**WHAT THIS TASK INVOLVES**
Reproduce precisely the lines of the listing below, starting with the line that contains "74 | 4.990 |" and stopping after the line that contains "detailed placement | 5.090"; include nothing else.
### STUDY MATERIAL ###
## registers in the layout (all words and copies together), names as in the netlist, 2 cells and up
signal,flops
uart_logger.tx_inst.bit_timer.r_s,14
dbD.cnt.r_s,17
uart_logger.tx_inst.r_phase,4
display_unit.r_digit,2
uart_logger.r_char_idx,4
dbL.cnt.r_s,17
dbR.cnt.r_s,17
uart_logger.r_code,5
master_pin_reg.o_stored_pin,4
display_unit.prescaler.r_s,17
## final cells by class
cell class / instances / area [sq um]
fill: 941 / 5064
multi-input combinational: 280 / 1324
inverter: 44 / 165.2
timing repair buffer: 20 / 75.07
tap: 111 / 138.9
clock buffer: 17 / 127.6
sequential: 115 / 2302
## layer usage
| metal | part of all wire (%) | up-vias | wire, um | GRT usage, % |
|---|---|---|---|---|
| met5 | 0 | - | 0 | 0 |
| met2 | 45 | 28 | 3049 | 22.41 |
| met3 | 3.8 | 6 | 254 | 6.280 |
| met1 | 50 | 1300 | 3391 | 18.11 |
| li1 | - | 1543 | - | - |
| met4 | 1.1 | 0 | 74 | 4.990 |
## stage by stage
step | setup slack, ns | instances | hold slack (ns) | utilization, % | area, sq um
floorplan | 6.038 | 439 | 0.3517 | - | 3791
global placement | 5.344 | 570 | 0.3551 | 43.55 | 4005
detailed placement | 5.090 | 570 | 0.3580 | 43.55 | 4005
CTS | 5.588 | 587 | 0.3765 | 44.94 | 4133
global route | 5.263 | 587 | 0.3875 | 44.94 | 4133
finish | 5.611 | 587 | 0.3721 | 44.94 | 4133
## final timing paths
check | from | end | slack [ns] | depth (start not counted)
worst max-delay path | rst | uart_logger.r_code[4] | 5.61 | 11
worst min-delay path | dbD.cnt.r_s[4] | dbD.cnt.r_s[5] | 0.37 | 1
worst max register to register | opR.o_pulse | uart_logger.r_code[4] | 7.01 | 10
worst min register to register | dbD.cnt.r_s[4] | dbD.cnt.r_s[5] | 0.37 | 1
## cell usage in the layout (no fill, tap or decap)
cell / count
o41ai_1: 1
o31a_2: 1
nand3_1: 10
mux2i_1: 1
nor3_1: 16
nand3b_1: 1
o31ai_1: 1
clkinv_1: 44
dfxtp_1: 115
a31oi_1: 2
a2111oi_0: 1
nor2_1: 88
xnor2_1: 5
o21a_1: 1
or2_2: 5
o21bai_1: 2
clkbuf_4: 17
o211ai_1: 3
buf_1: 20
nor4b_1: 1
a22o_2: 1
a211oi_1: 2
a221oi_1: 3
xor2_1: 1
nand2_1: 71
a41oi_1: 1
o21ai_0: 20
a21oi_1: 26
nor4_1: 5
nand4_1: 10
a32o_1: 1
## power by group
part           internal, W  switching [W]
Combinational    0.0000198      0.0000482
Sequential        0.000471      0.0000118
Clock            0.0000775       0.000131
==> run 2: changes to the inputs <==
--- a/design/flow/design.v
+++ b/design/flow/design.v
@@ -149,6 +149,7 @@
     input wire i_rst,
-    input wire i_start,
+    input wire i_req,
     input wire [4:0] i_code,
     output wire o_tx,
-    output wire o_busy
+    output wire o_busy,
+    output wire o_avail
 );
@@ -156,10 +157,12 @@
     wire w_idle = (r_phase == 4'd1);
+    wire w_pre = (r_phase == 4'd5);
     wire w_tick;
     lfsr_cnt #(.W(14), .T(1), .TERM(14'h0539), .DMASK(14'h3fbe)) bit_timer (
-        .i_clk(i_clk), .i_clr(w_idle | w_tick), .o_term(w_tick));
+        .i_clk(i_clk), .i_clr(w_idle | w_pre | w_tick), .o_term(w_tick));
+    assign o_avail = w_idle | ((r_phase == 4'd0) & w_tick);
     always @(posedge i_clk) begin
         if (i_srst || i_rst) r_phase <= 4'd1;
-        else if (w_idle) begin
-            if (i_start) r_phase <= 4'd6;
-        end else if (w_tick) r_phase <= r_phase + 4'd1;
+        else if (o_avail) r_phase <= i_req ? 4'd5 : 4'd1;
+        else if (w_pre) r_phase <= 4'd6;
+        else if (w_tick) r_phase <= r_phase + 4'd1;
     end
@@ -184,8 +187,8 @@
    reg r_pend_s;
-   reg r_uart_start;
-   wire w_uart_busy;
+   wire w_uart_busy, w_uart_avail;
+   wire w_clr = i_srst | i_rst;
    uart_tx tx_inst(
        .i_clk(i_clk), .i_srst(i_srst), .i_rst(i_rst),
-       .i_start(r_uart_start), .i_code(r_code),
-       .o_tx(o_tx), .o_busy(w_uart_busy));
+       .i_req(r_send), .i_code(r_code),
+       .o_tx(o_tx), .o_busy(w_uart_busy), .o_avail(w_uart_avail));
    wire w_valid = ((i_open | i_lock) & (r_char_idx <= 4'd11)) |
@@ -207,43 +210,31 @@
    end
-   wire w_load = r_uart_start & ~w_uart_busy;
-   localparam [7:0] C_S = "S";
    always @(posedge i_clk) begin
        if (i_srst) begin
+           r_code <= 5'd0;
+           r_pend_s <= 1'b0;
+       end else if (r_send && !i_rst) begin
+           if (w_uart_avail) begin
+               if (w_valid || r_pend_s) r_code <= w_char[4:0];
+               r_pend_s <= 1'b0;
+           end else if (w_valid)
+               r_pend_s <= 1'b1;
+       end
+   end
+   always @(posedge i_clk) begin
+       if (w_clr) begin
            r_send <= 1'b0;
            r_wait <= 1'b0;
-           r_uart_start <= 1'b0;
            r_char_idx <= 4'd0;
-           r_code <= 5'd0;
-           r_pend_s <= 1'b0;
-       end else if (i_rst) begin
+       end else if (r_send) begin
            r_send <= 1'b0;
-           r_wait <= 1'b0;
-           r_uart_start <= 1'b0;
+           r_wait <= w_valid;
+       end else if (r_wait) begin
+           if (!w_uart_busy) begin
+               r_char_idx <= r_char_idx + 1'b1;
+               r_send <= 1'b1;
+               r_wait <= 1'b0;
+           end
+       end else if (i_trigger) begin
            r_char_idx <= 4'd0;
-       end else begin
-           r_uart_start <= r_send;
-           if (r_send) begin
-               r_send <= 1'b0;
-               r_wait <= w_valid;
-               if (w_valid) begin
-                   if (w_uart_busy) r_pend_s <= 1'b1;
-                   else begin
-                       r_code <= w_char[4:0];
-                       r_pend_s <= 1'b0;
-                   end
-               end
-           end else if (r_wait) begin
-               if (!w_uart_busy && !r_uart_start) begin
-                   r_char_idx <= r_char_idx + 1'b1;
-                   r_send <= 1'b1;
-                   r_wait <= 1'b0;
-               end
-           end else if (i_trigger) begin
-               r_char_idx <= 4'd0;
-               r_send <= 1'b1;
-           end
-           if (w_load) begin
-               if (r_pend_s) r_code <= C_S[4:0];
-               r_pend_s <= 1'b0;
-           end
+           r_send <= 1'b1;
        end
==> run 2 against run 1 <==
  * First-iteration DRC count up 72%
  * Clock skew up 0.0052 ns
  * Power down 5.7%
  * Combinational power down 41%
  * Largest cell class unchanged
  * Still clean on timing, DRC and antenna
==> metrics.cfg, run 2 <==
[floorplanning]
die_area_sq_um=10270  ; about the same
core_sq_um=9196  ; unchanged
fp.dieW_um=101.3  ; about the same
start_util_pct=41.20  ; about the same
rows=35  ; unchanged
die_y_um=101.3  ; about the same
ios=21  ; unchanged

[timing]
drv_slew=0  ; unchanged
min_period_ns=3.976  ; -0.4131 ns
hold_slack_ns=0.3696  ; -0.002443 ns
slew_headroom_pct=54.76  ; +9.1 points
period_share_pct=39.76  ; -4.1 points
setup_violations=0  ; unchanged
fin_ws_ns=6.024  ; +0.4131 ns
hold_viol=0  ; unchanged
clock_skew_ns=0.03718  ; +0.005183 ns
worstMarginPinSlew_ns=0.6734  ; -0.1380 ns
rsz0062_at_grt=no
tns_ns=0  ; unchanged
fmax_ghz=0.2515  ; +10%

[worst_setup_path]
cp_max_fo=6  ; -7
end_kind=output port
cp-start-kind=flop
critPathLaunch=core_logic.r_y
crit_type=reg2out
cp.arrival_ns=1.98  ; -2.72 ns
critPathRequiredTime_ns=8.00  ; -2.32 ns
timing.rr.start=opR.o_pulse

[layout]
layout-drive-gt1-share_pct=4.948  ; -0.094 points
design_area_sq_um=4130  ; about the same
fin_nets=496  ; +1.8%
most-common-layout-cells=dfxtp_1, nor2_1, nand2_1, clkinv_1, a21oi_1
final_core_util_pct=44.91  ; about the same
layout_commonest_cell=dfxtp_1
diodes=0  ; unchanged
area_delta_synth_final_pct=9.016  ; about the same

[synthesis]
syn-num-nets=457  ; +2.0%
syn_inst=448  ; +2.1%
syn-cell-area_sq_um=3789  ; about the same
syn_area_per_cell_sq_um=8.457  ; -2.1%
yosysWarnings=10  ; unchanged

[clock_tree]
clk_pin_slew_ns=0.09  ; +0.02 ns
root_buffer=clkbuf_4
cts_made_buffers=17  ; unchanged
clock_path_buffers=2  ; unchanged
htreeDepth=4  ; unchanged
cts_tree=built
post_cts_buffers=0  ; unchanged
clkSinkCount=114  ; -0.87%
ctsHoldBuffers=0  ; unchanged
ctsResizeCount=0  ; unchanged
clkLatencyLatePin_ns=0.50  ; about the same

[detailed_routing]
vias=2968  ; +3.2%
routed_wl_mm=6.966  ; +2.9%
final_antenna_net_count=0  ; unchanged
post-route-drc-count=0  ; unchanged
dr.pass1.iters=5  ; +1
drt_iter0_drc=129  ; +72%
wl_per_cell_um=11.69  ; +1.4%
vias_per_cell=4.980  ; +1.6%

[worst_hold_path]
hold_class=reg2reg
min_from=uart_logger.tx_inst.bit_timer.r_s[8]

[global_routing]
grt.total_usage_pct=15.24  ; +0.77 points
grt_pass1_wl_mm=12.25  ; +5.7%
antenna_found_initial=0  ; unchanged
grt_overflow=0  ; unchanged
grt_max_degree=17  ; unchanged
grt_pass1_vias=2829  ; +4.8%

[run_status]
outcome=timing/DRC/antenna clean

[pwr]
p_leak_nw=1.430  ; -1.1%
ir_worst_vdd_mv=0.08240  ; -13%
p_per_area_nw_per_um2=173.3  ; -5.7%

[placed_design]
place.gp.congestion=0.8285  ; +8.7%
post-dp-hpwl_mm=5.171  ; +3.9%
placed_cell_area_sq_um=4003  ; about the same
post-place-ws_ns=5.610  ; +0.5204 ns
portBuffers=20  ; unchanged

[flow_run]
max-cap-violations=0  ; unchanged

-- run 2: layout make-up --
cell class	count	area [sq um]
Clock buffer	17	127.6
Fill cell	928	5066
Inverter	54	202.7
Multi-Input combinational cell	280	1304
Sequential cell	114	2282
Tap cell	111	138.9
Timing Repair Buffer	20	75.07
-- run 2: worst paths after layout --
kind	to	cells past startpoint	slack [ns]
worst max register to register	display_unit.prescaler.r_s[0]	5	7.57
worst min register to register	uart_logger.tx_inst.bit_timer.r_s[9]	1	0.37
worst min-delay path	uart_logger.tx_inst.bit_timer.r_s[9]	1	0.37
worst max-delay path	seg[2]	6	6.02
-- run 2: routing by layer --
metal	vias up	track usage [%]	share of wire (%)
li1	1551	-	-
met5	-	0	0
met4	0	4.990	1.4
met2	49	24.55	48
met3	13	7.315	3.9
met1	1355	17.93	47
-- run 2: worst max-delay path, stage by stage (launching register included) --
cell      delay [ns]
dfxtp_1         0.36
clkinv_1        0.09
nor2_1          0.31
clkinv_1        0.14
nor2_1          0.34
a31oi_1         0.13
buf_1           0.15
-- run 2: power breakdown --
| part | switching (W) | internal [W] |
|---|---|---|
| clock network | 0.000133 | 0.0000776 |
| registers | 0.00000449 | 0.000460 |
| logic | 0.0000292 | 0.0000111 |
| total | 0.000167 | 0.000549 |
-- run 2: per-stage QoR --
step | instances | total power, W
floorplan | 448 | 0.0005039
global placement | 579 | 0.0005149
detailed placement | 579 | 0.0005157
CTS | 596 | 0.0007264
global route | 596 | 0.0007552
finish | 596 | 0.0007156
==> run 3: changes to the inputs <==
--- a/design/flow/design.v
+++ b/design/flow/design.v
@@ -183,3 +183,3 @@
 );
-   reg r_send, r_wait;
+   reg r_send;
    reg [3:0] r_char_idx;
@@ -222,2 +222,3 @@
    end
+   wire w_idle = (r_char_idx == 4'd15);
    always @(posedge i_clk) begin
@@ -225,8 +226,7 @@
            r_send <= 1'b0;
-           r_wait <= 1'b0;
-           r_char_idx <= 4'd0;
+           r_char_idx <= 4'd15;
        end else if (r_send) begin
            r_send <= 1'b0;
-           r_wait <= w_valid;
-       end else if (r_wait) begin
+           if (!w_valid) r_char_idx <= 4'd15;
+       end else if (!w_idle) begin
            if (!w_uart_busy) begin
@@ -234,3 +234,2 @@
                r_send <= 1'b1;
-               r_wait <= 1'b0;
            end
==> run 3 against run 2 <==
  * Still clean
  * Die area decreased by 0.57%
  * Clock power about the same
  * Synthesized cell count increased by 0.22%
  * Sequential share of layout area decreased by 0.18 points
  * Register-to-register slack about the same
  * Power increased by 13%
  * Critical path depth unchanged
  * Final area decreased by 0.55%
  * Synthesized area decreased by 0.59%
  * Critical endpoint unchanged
###
**RESPONSE TO THIS TASK**
| met4 | 1.1 | 0 | 74 | 4.990 |
## stage by stage
step | setup slack, ns | instances | hold slack (ns) | utilization, % | area, sq um
floorplan | 6.038 | 439 | 0.3517 | - | 3791
global placement | 5.344 | 570 | 0.3551 | 43.55 | 4005
detailed placement | 5.090 | 570 | 0.3580 | 43.55 | 4005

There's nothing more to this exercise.